#### [HOW TO COMPLETE THIS TASK]
Return all the lines below, exactly as they read.

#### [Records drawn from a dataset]
[Start of section]
[config.mk]
export PLATFORM = sky130hd
export DESIGN_NAME = segment_ratio_reader_flat
export DESIGN_NICKNAME = d
export VERILOG_FILES = /design/src/rtl/segment_ratio_reader_if.sv /design/src/rtl/segment_ratio_reader.sv /design/src/flat_wrapper.sv
export SDC_FILE = /design/constraint.sdc
export NUM_CORES = 1
export LEC_CHECK = 0
export CORE_MARGIN = 2
export CORE_UTILIZATION = 40
export DETAILED_ROUTE_END_ITERATION = 6
export GPL_TIMING_DRIVEN = 1
export SLEW_MARGIN = 40
export SYNTH_ARGS = -nofsm -noshare
export SYNTH_HDL_FRONTEND = slang
export SYNTH_SLANG_ARGS = --single-unit
[constraint.sdc]
create_clock -name clock -period 4.2 [get_ports clock]
set_input_delay 1.05 -clock clock [delete_from_list [all_inputs] [get_ports clock]]
set_output_delay 1.05 -clock clock [all_outputs]
set_load 0.01 [all_outputs]
[src/rtl/segment_ratio_reader_if.sv]
// Bus bundle for the seven-segment read-back block: capture request and digit
// patterns in, decoded ratio plus status pulses out.
interface segment_ratio_reader_if;
   logic        sample;
   logic [6:0]  tens_hex;
   logic [6:0]  ones_hex;
   logic [31:0] ratio;
   logic        ratio_valid;
   logic        code_error;
   logic        stable_timeout;
   logic        busy;

   modport master (
      output sample, tens_hex, ones_hex,
      input  ratio, ratio_valid, code_error, stable_timeout, busy
   );

   modport slave (
      input  sample, tens_hex, ones_hex,
      output ratio, ratio_valid, code_error, stable_timeout, busy
   );
endinterface
### src/rtl/hazard_detect.sv
// Combinational load-use compare between the instruction in EX and the
// source registers of the instruction in ID; shared with forwarding.
module hazard_detect
  import cpu_pkg::*;
#(
  parameter int unsigned RW = 5
) (
  input  logic [1:0]    i_ex_memread,
  input  logic          i_ex_regwrite,
  input  logic [RW-1:0] i_ex_wa,
  input  logic [RW-1:0] i_id_rs,
  input  logic [RW-1:0] i_id_rt,
  output logic          o_load_use
);

  logic w_is_load;
  logic w_src_hit;

  assign w_is_load  = (i_ex_memread != MEM_NONE) && i_ex_regwrite && (i_ex_wa != '0);
  assign w_src_hit  = (i_ex_wa == i_id_rs) || (i_ex_wa == i_id_rt);
  assign o_load_use = w_is_load && w_src_hit;

endmodule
[End of section]
#### [EXERCISE RESPONSE]
[config.mk]
export PLATFORM = sky130hd
export DESIGN_NAME = segment_ratio_reader_flat
export DESIGN_NICKNAME = d
export VERILOG_FILES = /design/src/rtl/segment_ratio_reader_if.sv /design/src/rtl/segment_ratio_reader.sv /design/src/flat_wrapper.sv
export SDC_FILE = /design/constraint.sdc
export NUM_CORES = 1
export LEC_CHECK = 0
export CORE_MARGIN = 2
export CORE_UTILIZATION = 40
export DETAILED_ROUTE_END_ITERATION = 6
export GPL_TIMING_DRIVEN = 1
export SLEW_MARGIN = 40
export SYNTH_ARGS = -nofsm -noshare
export SYNTH_HDL_FRONTEND = slang
export SYNTH_SLANG_ARGS = --single-unit
[constraint.sdc]
create_clock -name clock -period 4.2 [get_ports clock]
set_input_delay 1.05 -clock clock [delete_from_list [all_inputs] [get_ports clock]]
set_output_delay 1.05 -clock clock [all_outputs]
set_load 0.01 [all_outputs]
[src/rtl/segment_ratio_reader_if.sv]
// Bus bundle for the seven-segment read-back block: capture request and digit
// patterns in, decoded ratio plus status pulses out.
interface segment_ratio_reader_if;
   logic        sample;
   logic [6:0]  tens_hex;
   logic [6:0]  ones_hex;
   logic [31:0] ratio;
   logic        ratio_valid;
   logic        code_error;
   logic        stable_timeout;
   logic        busy;

   modport master (
      output sample, tens_hex, ones_hex,
      input  ratio, ratio_valid, code_error, stable_timeout, busy
   );

   modport slave (
      input  sample, tens_hex, ones_hex,
      output ratio, ratio_valid, code_error, stable_timeout, busy
   );
endinterface
### src/rtl/hazard_detect.sv
// Combinational load-use compare between the instruction in EX and the
// source registers of the instruction in ID; shared with forwarding.
module hazard_detect
  import cpu_pkg::*;
#(
  parameter int unsigned RW = 5
) (
  input  logic [1:0]    i_ex_memread,
  input  logic          i_ex_regwrite,
  input  logic [RW-1:0] i_ex_wa,
  input  logic [RW-1:0] i_id_rs,
  input  logic [RW-1:0] i_id_rt,
  output logic          o_load_use
);

  logic w_is_load;
  logic w_src_hit;

  assign w_is_load  = (i_ex_memread != MEM_NONE) && i_ex_regwrite && (i_ex_wa != '0);
  assign w_src_hit  = (i_ex_wa == i_id_rs) || (i_ex_wa == i_id_rt);
  assign o_load_use = w_is_load && w_src_hit;

endmodule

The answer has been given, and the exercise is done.